A crowd of 120,000 Berliners gathered in front of the Schöneberg Rathaus (City Hall) to hear President Kennedy speak.
They began gathering in the square long before he was due to arrive, and when he finally appeared on the podium they gave him an ovation of several minutes.
The president had just returned from a visit on foot to one of the Berlin Wall’s most notorious crossing points, Checkpoint Charlie.
He was watched from the other side of the border by small groups of East Berliners unable even to wave because of the presence of large groups of the East German People’s Police.
In an impassioned speech, the president told them West Berlin was a symbol of freedom in a world threatened by the Cold War.
“Two thousand years ago,” he told the crowd, “the proudest boast in the world was ‘civis Romanus sum’.
“Today, in the world of freedom, the proudest boast is ‘Ich bin ein Berliner.’”
“Freedom has many difficulties and democracy is not perfect,” he continued. “But we never had to put up a wall to keep our people in.”
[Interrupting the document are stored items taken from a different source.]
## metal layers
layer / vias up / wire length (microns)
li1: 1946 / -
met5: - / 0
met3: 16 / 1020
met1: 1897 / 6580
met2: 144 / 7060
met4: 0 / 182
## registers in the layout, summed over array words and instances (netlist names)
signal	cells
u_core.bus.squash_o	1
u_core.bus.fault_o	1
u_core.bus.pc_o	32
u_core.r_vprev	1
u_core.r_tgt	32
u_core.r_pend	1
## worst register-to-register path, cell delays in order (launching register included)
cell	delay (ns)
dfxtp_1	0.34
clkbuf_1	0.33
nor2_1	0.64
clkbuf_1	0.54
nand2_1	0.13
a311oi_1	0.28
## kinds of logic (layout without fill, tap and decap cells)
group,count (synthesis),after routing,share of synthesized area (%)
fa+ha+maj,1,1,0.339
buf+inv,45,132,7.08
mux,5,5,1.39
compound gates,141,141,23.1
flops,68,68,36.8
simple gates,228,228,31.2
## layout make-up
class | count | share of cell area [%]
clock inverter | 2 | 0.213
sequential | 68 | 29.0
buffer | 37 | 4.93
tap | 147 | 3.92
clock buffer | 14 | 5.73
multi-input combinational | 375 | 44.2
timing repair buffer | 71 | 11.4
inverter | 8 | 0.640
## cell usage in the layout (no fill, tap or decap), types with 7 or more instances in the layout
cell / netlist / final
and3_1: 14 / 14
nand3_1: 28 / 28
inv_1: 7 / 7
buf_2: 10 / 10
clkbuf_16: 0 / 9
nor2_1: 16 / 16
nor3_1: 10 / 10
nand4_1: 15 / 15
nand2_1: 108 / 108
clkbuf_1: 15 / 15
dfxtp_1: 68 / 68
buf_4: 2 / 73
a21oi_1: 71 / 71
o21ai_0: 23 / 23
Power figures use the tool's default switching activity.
His speech was punctuated throughout by rapturous cheers of approval.
He ended on the theme he had begun with:
“All free men, wherever they may live, are citizens of Berlin, and therefore, as a free man, I take pride in the words, ‘Ich bin ein Berliner.’”
After the speech, the mayor of West Berlin, Willi Brandt, spoke out for the citizens of East Germany, saying they would be brought out in a few days to greet the Soviet leader, Nikita Khrushchev, whether they wanted to or not.
“But they would much rather be with us, freely gathered here,” he said.
“We tell them, we will not give up. Berlin is true to those behind barbed wire as to fellow countrymen in the West and friends in the whole world.”
His words were followed by the tolling of the Freedom Bell from the belfry of the Rathaus in remembrance of those in East Germany.
For the first time that day, the massive crowd fell silent.
Courtesy BBC News
In context
President Kennedy’s “Ich bin ein Berliner” speech was seen as a turning point in the Cold War.
It was a major morale booster for West Germans, alarmed by the recently-built Berlin Wall.
It also gave a strongly defiant message to the Soviet Union and effectively put paid to Moscow’s hopes of driving the Allies out of West Berlin.
Two months later, President Kennedy negotiated the first nuclear test ban treaty with the Soviet Union, in what was seen as a first step towards ending the Cold War.
But on 22 November that year, he was assassinated, shot in the head as he drove through Dallas, Texas, on his way to a political festival.
The Berlin Wall was finally brought down, piece by piece, in November 1989 as communism collapsed and the Iron Curtain fell from Eastern Europe.
Germany was re-united in October 1990.